Mit der Ankündigung, sich auch als US-Präsident vornehmlich über den Kurznachrichtendienst Twitter und andere Soziale Medien zu äußern, treibt Donald Trump den Konflikt mit der freien Presse auf die Spitze. Für die amerikanische Demokratie ist dies Sprengstoff. Denn erstmals macht ein gewählter Präsident den Journalisten de facto ihr verfassungsmäßiges Recht auf Informationsbeschaffung und Kontrolle streitig – eine grobe Verletzung der Spielregeln, wenn nicht gar mehr.

Trumps erklärtes Ziel ist der direkte, angeblich unverfälschte Dialog mit den Bürgern. In Wahrheit bedeutet dies nicht anderes als Propaganda, der Versuch von undemokratischer Machtausübung. Denn über Twitter oder Facebook kann Trump seine Ansichten verbreiten, ohne dass weiterführende und kritische Nachfragen von Journalisten möglich sind. Einseitiger und manipulativer geht es kaum. Ein solcher Kommunikationsstil passt eher zu Nordkorea als zu Nordamerika.

Bleibt Trump bei seiner Linie, wäre dies für die USA mit ihrer über 200jährigen demokratischen Tradition ein beispielloser Tabubruch. Man kann daher nur hoffen, dass neue Präsident mit seinem indirekten Angriff auf die Verfassung scheitert, weil ihn die Bürger dazu zwingen. Deren wichtigstes Druckmittel heißt: Desinteresse und mangelnde Resonanz für „Nachrichten“, die im Grunde nichts anderes als vernebelndes Gerede sind.

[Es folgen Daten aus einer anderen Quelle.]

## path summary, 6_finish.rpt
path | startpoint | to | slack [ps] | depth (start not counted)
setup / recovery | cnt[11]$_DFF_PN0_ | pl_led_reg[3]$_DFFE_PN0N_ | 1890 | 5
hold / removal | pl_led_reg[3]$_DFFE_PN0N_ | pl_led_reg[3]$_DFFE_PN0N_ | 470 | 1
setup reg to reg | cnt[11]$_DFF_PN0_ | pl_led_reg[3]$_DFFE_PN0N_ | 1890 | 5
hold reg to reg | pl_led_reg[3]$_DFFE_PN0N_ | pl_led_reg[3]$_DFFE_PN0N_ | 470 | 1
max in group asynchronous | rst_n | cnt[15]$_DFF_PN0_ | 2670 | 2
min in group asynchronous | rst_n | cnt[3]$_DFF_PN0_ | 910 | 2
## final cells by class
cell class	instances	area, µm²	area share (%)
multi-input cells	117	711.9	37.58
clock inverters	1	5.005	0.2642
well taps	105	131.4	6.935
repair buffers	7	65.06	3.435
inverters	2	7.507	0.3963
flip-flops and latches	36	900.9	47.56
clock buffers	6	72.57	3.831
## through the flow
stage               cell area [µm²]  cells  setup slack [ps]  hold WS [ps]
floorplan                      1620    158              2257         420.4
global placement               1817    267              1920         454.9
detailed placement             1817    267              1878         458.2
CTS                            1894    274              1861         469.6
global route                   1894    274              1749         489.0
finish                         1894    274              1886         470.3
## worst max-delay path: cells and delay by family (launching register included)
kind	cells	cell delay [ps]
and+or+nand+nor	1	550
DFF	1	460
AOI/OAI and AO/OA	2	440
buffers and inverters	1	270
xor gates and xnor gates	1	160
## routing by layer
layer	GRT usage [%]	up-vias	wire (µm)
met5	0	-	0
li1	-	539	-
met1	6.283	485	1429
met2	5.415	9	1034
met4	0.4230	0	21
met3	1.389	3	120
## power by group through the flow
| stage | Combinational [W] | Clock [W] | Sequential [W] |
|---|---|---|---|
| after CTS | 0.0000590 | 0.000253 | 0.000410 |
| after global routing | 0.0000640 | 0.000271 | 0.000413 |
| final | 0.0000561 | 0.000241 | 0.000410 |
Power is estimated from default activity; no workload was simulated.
$ cat design/flow/constraint.sdc
current_design simple_counter

set clk_period 3.9
set clk_io_pct 0.2

create_clock -name clk0 -period $clk_period [get_ports {clock}]

set non_clock_inputs [all_inputs -no_clocks]
set_input_delay [expr $clk_period * $clk_io_pct] -clock clk0 $non_clock_inputs
set_output_delay [expr $clk_period * $clk_io_pct] -clock clk0 [all_outputs]
$ cat design/flow/config.mk
export PLATFORM = sky130hd
export DESIGN_NAME = simple_counter
export DESIGN_NICKNAME = simple_counter
export VERILOG_FILES = /design/flow/design.v
export SDC_FILE = /design/flow/constraint.sdc
export NUM_CORES = 4
export LEC_CHECK = 1
export CORE_AREA = 10 10 93 93
export DIE_AREA = 0 0 103 103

Natürlich darf und sollte ein Präsident neben Zeitungen und Fernsehen auch Soziale Medien für seine Botschaften nutzen. Doch sobald er die Funktion der Presse systematisch auszuhebeln versucht, wird eine rote Linie überschritten. Trump weiß und will das. Zu oft schon hat er seine Verachtung für die Regeln von Demokratie und Anstand gezeigt, ja geradezu zelebriert. Und genau dies geschieht jetzt ein weiteres Mal.

Substanziellen Informationen und Analysen zur aktuellen Regierungspolitik können nur unabhängige Journalisten liefern. Je besser diese arbeiten, desto eher dürfte Trumps einseitiger Twitter-Kurs ins Leere laufen.

Die amerikanische Demokratie hat in ihrer Geschichte schon so manche Herausforderung bestanden. Aber einen solch zynischen Angriff von ganz oben – sprich vom Weißen Haus – hat es bislang nicht gegeben.